Colleen Ann (Clifford) Barnett Eulogy

Delivered 31 July 2021 at Immaculate Conception Parish, Boscobel Wisconsin.

On behalf of my family, I want to thank you all for joining us here to celebrate Colleen Ann Clifford Barnett. This space is - without a doubt - the spiritual center of gravity for our family, and you, her family and friends, are all she would have asked for today.

Our mother was born in Green Bay and grew up as Packer royalty thanks to her father’s seminal role in that franchise. The Packers were everything to Mom and, on that basis, remain everything to her family.

An example: my wife Vonne and I switched faiths for a time, during which we baptized our second child Kevin as Episcopalian. Mom attended but wept openly during the entire ceremony. On the way out she fiercely hugged me and declared, “It could have been worse, Thomas."

"How?" I said.

She replied, "You could have become a Bears fan.”

Colleen Clifford met and fell in love with John Barnett, her husband of more than 50 years, at the University of Wisconsin law school. Upon their marriage, she left law school – hold that thought – and moved with John to Boscobel.

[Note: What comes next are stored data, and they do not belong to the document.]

### flow/run.sh
#!/bin/bash
# OpenROAD 26Q1-2900-gdf79404cd8, Yosys 0.63+post, stock flow scripts
make -C /OpenROAD-flow-scripts/flow DESIGN_CONFIG=/design/flow/config.mk WORK_HOME=/design/flow/orfs finish
### flow/config.mk
export PLATFORM = sky130hd
export DESIGN_NAME = multi_phase_timer
export DESIGN_NICKNAME = multi_phase_timer
export VERILOG_FILES = /design/flow/design.v
export SDC_FILE = /design/flow/constraint.sdc
export NUM_CORES = 4
export LEC_CHECK = 1
export CORE_UTILIZATION = 30
### flow/constraint.sdc
current_design multi_phase_timer

set clk_period 3.6
set clk_io_pct 0.2

create_clock -name clk0 -period $clk_period [get_ports {clk}]

set non_clock_inputs [all_inputs -no_clocks]
set_input_delay [expr $clk_period * $clk_io_pct] -clock clk0 $non_clock_inputs
set_output_delay [expr $clk_period * $clk_io_pct] -clock clk0 [all_outputs]
### flow/design.v
`timescale 1ns / 1ps
module multi_phase_timer(
    input  wire clk,
    input  wire rst_n,
    input  wire enable,
    input  wire [1:0] phase_sel,
    input  wire mode1, mode2, mode3,
    input  wire start,
    output reg  timer_done,
    output reg [31:0] counter_out
);
    reg [31:0] max_count;
    always @(*) begin
        case ({mode1, mode2, mode3})
            3'b100: begin  
                case (phase_sel)
                    2'b00: max_count = 32'd50;
                    2'b01: max_count = 32'd100;
                    2'b10: max_count = 32'd80;
                    2'b11: max_count = 32'd55;
                    default: max_count = 32'd0;
                endcase
            end
            3'b010: begin  
                case (phase_sel)
                    2'b00: max_count = 32'd100;
                    2'b01: max_count = 32'd200;
                    2'b10: max_count = 32'd150;
                    2'b11: max_count = 32'd120;
                    default: max_count = 32'd0;
                endcase
            end
            3'b001: begin  
                case (phase_sel)
                    2'b00: max_count = 32'd150;
                    2'b01: max_count = 32'd300;
                    2'b10: max_count = 32'd220;
                    2'b11: max_count = 32'd160;
                    default: max_count = 32'd0;
                endcase
            end
            default: max_count = 32'd0;
        endcase
    end
    always @(posedge clk or negedge rst_n) begin
        if (!rst_n) begin
            counter_out <= 0;
            timer_done  <= 0;
        end else if (!enable) begin
            counter_out <= 0;
            timer_done  <= 0;
        end else begin
            if (counter_out >= max_count) begin
                timer_done  <= 1;
                counter_out <= 0;
            end else begin
                counter_out <= counter_out + 1;
                timer_done  <= 0;
            end
        end
    end
endmodule
==> results.yml <==
# flow metrics
cells_and_area:
  final_cells: 284
  fillers: 545
  ff_latch_area_sq_um: 825.8
  layout-drive-gt1-share_pct: 14.15
  lay_top_count: "clkdlybuf4s50_1"
  mi_logic_area_sq_um: 952.2
  synthToLayoutAreaGrowth_pct: 37.14
  lay_top_cells: "40 x clkdlybuf4s50_1, 33 x dfrtp_1, 22 x conb_1, 16 x ha_1, 12 x nor2_1"
setup_path:
  cp.arrival_ns: 3.21
  criticalPathCategory: "in -> reg"
  rrSetupSlack_ns: 1.59
  r2r-start: "counter_out[0]"
  cp.required_ns: 3.74
  path_max_fanout: 5
  startpoint: "phase_sel[1]"
  rr_worst_depth: 7
  endpoint_kind: "flip-flop"
  timing.rr.end: "counter_out[1]"
  startpoint_type: "input pin"
power:
  p_seq_share_pct: 54.0
  p_per_area_nw_per_um2: 303.0
  switching_power_w: 0.0001665
  peakVddDrop_v: 0.0002832
  p_leak_nw: 0.9546
  comb_power_share_pct: 12.6
  p_int_w: 0.0005613
  switching_share_pct: 22.88
  clkPwrFrac_pct: 33.5
placed_design:
  gp_congestion: 0.8199
  dpl.cell_count: 278
  hpwlAfterDp_um: 2561
  io_buffers: 40
synthesis:
  edf_count: 0
  area_leaders: "dfrtp_1 47%, ha_1 11%, nor4_2 5.7%"
  ys_seq_share_pct: 47.14
  synth_cell_type_count: 37
  synth_top_area_share_pct: 47.14
  ys_chip_area_sq_um: 1752
  synth_warnings: 1
  synth_area_per_cell_sq_um: 12.16
  synth_area_leader_cell: "dfrtp_1"
  ys_cells: 144
  synth_flops: 33
  flop_cell: "dfrtp_1"
  syn_area_sq_um: 1752
  async_flop_share_pct: 100.0
  synthCells: 144
clock_tree:
  cts_resized: 0
  ctsRootBufferMaster: "clkbuf_8"
  cts_buffer_depth: 2
  cts_buffers: 5
  htreeDepth: 2
  cts_tree: "built"
  clk_latency_ns: 0.28
  cts_hold_buf: 0
  clock_sinks: 33
  cts_setup_buffers: 0
  clk_pin_slew_ns: 0.06
flow_run:
  maxCapViolCount: 0
  warnings: 31
floorplan:
  die_x_um: 78.41
  core_area_sq_um: 5574
  fp_util_pct: 31.43
  std_cell_rows: 27
  fp.dieH_um: 78.41
  ioPinCount: 42
  dieArea_sq_um: 6148
timing:
  post-route-min-period_ns: 3.070
  maxSlewViolCount: 0
  clock_skew_ns: 0.005788
  timing.final.crit_share_pct: 85.27
  rsz0062_at_grt: "false"
  setup_tns_ns: 0
  max_freq_mhz: 325.8
  hold_viol_final: 0
  holdWs_ns: 0.6094
  setup_violations: 0
drt:
  diodes: 0
  first_pass_iters: 4
  vias_per_cell: 4.437
  routedWlPerCell_um: 11.92
  drc: 0
  drt-total-wl_um: 3385
  ant_nets: 0
  vias: 1260
  drt_iter0_drc: 59
global_route:
  grt_first_pass_wirelength_um: 5927
  grt_pass1_vias: 1323
  grt_max_degree: 34
  grt_usage_pct: 12.56
  antenna_found_initial: 0
  overflow: 0
worst_hold_path:
  hp-class: "reg -> reg"
  min-delay-start: "counter_out[0]"
  min_to: "counter_out[0]"
  whs_path_depth: 1
run_status:
  status: "finished clean"
## sequential cells by signal, summed over array words and instances (netlist names)
| name | count |
|---|---|
| counter_out | 32 |
| timer_done | 1 |
## Yosys cell counts (all sizes together) (5+ instances only)
master,count
nor2,12
xnor2,5
nand2b,7
nor3,5
dfrtp,33
nor4,12
a21oi,5
inv,6
ha,16
nand2,5
nand3,5
## through the flow
stage	setup slack, ns	total power (W)	cell area, sq um	utilization (%)
finish	0.5303	0.0007278	2402	43.10
global route	0.3652	0.0007666	2402	43.10
CTS	0.5191	0.0007405	2402	43.10
detailed placement	0.2347	0.0004918	2328	41.77
global placement	0.2400	0.0004922	2328	41.77
floorplan	0.8590	0.0004385	1831	-
## power groups by stage
stage | Clock (W) | Sequential (W) | Combinational, W
finish | 0.000244 | 0.000393 | 0.0000914
global route | 0.000268 | 0.000394 | 0.000104
CTS | 0.000254 | 0.000393 | 0.0000932
## per-layer routing
metal / track usage, % / up-vias / part of all wire, %
met2: 19.65 / 38 / 45
met5: 0 / - / 0
met4: 1.667 / 0 / 1.2
met1: 17.01 / 577 / 44
met3: 5.431 / 4 / 10
li1: - / 641 / -
## worst max path at each step
stage / slack, ns / end / cells after the start
final: 0.53 / counter_out[7] / 10
after global routing: 0.37 / counter_out[1] / 12
after CTS: 0.52 / counter_out[1] / 10
## layout make-up
cell class / count / share of cell area (%)
clock inverter: 1 / 0.2083
inverter: 6 / 0.9375
clock buffer: 5 / 2.865
timing repair buffer: 45 / 18.23
tap: 72 / 3.750
sequential: 33 / 34.38
multi-input combinational: 122 / 39.64
## logic make-up (layout without fill, tap and decap cells)
family / after synthesis / count (layout) / share of synthesized area, %
AND-OR/OR-AND: 22 / 22 / 12.29
adder cells (fa/ha/maj): 16 / 16 / 11.43
other: 1 / 22 / 0.2141
AND/OR/NAND/NOR: 55 / 55 / 22.43
XOR/XNOR: 7 / 7 / 3.500
buffers and inverters: 10 / 57 / 3.000
flip-flops: 33 / 33 / 47.14
## worst max-delay path, cell delays in order
cell             delay (ns)
clkdlybuf4s50_1        0.47
inv_1                  0.13
ha_1                   0.21
or3b_2                 0.47
ha_1                   0.27
nor4b_2                0.23
nand2_2                0.15
a2111oi_4              0.28
buf_4                  0.22
nor4_2                 0.05
Power figures rest on the tool's default switching activity, not on a simulated workload.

Colleen bore John 9 babies in 15 years – a testament to her love of children, physical endurance, and, as she liked to brag over the years, her profoundly loving relationship with our Father.

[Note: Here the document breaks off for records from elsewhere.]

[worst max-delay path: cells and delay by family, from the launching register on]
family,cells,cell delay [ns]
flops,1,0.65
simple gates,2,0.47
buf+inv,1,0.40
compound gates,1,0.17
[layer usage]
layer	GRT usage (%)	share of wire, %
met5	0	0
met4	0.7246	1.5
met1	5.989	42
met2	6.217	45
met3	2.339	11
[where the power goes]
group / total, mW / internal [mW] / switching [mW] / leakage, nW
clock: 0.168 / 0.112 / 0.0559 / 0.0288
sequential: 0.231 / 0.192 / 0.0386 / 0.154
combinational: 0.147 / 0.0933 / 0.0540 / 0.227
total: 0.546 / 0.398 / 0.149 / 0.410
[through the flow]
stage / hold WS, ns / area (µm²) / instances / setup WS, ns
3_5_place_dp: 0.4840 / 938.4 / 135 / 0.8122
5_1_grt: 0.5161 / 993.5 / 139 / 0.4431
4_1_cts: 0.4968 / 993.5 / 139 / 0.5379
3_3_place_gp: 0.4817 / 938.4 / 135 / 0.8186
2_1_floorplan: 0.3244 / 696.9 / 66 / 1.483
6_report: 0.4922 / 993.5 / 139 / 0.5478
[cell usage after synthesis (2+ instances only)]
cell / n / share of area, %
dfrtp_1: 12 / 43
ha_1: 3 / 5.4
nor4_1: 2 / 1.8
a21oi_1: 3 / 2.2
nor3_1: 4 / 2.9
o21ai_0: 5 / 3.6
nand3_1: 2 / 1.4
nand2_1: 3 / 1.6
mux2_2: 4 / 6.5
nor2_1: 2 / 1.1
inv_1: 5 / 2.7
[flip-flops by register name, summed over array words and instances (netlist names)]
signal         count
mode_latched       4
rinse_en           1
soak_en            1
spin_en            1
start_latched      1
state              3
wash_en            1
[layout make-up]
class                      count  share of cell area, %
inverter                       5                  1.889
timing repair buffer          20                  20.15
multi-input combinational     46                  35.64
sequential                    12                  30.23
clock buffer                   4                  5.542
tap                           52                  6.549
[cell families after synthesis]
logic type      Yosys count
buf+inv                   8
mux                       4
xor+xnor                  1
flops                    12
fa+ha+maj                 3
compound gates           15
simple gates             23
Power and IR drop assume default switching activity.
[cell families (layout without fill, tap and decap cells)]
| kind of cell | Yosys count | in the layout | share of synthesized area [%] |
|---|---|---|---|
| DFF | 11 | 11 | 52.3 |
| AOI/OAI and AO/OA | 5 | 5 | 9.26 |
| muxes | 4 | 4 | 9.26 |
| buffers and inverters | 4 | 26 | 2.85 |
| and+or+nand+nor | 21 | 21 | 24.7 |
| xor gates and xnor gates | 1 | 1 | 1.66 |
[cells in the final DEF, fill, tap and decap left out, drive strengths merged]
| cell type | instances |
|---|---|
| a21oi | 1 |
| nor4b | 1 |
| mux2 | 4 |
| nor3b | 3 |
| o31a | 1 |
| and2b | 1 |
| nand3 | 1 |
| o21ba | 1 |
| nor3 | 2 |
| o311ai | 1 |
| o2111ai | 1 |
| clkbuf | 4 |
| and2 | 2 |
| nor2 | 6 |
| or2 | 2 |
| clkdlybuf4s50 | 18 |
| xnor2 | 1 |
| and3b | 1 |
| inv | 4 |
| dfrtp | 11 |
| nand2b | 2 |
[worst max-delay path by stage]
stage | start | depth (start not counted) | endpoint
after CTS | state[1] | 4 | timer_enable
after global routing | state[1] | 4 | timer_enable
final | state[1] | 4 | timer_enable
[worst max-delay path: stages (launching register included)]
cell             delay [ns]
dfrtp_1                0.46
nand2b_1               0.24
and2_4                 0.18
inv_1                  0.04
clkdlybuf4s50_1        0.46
$ cat flow/design.v
`timescale 1ns / 1ps
module traced_materials(
		input clk,
		input rst,
		input[2:0] mat_id,
		input          l2_write_enable,
		input[2:0]     l2_write_id,
		input[289-1:0] l2_write_material,
		input          l2_flush_to_l1,
		output [95:0] ambient_color,
		output is_diffuse,
		output [95:0] diffuse_color,
		output [95:0] reflection_color
    );
	 reg[289-1:0] material_definitions_l1[7:0];
	 reg[289-1:0] material_definitions_l2[7:0];
	 integer i;
	 initial begin
		 material_definitions_l1[0][32*1-1 : 32*0] = 32'd16777216;
		 material_definitions_l1[0][32*2-1 : 32*1] = 32'd16777216;
		 material_definitions_l1[0][32*3-1 : 32*2] = 32'd16777216;
		 material_definitions_l1[0][32*4-1 : 32*3] = 32'd16777216;
		 material_definitions_l1[0][32*5-1 : 32*4] = 0;
		 material_definitions_l1[0][32*6-1 : 32*5] = 0;
		 material_definitions_l1[0][32*7-1 : 32*6] = 0;
		 material_definitions_l1[0][32*8-1 : 32*7] = 0;
		 material_definitions_l1[0][32*9-1 : 32*8] = 0;
		 material_definitions_l1[0][32*9   : 32*9] = 1;
		 material_definitions_l1[1][32*1-1 : 32*0] = 32'd16777216;
		 material_definitions_l1[1][32*2-1 : 32*1] = 32'd16777216;
		 material_definitions_l1[1][32*3-1 : 32*2] = 32'd16777216;
		 material_definitions_l1[1][32*4-1 : 32*3] = 0;
		 material_definitions_l1[1][32*5-1 : 32*4] = 32'd16777216;
		 material_definitions_l1[1][32*6-1 : 32*5] = 0;
		 material_definitions_l1[1][32*7-1 : 32*6] = 0;
		 material_definitions_l1[1][32*8-1 : 32*7] = 0;
		 material_definitions_l1[1][32*9-1 : 32*8] = 0;
		 material_definitions_l1[1][32*9   : 32*9] = 1;
		 material_definitions_l1[2][32*1-1 : 32*0] = 32'd16777216;
		 material_definitions_l1[2][32*2-1 : 32*1] = 32'd16777216;
		 material_definitions_l1[2][32*3-1 : 32*2] = 32'd16777216;
		 material_definitions_l1[2][32*4-1 : 32*3] = 0;
		 material_definitions_l1[2][32*5-1 : 32*4] = 0;
		 material_definitions_l1[2][32*6-1 : 32*5] = 32'd16777216;
		 material_definitions_l1[2][32*7-1 : 32*6] = 0;
		 material_definitions_l1[2][32*8-1 : 32*7] = 0;
		 material_definitions_l1[2][32*9-1 : 32*8] = 0;
		 material_definitions_l1[2][32*9   : 32*9] = 1;
		 for(i = 3; i<8; i=i+1) begin
			material_definitions_l1[i] = 0;
		 end
		 for(i = 0; i<8; i=i+1) begin
			material_definitions_l2[i] = 0;
		 end
	 end
	 reg[3:0] flushing;
	 initial flushing = 4'd8;
	 reg [289-1:0] flush_buff;
	 reg flush_delay;
	 initial flush_delay = 0;
	 reg [289-1:0] l1_output_buff;
	 assign ambient_color   = l1_output_buff[96*1-1 : 96*0];
	 assign diffuse_color    = l1_output_buff[96*2-1 : 96*1];
	 assign reflection_color = l1_output_buff[96*3-1 : 96*2];
	 assign is_diffuse       = l1_output_buff[96*3   : 96*3];
	 always @(posedge clk) begin
		if(rst) begin
			 flushing <= 4'd8;
			 flush_delay <= 0;
		end else begin
			if(l2_flush_to_l1) begin
				flushing <= 0;
				flush_delay <= 0;
			end
			if(l2_write_enable) begin
				material_definitions_l2[l2_write_id] <= l2_write_material;
			end
			if(flushing < 4'd8) begin
				flush_buff <= material_definitions_l2[flushing];
				flush_delay <= 1;
				if(flush_delay) begin
					flush_delay <= 0;
					material_definitions_l1[flushing] <= flush_buff;
					flushing <= flushing + 1;
				end
			end
			l1_output_buff <= material_definitions_l1[mat_id];
		end
	 end
 endmodule
## constraint.sdc

```tcl
current_design uart_subsystem

set clk_period 42.8
set clk_io_pct 0.2

create_clock -name clk0 -period $clk_period [get_ports {clk}]

set non_clock_inputs [all_inputs -no_clocks]
set_input_delay [expr $clk_period * $clk_io_pct] -clock clk0 $non_clock_inputs
set_output_delay [expr $clk_period * $clk_io_pct] -clock clk0 [all_outputs]
```

## run.sh

```bash
#!/bin/bash
# OpenROAD 26Q1-2900-gdf79404cd8, Yosys 0.63+post, stock flow scripts
make -C /OpenROAD-flow-scripts/flow DESIGN_CONFIG=/design/flow/config.mk WORK_HOME=/design/flow/orfs finish
```

## config.mk

```make
export PLATFORM = sky130hd
export DESIGN_NAME = uart_subsystem
export DESIGN_NICKNAME = uart_subsystem
export VERILOG_FILES = /design/flow/design.v
export SDC_FILE = /design/flow/constraint.sdc
export NUM_CORES = 4
export LEC_CHECK = 1
export CORE_UTILIZATION = 40
```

Mom was a fiercely protective parent, and her feats of strength were legend within our family. Once, during a hot summer mass in this church, we were sitting in the last row to accommodate Mom’s weakened state – as she had just been released from the hospital following surgery. Our sister Maggie, feeling dizzy from the heat, got up to go to the bathroom. On her way, she bumped into the holy water tank, alerting Mom, who immediately vaulted over the pew and caught Maggie before she hit the ground!

As Colleen’s last child entered grade school here, she joined Grant County’s social services department, where she helped establish many important programs that persist to this day.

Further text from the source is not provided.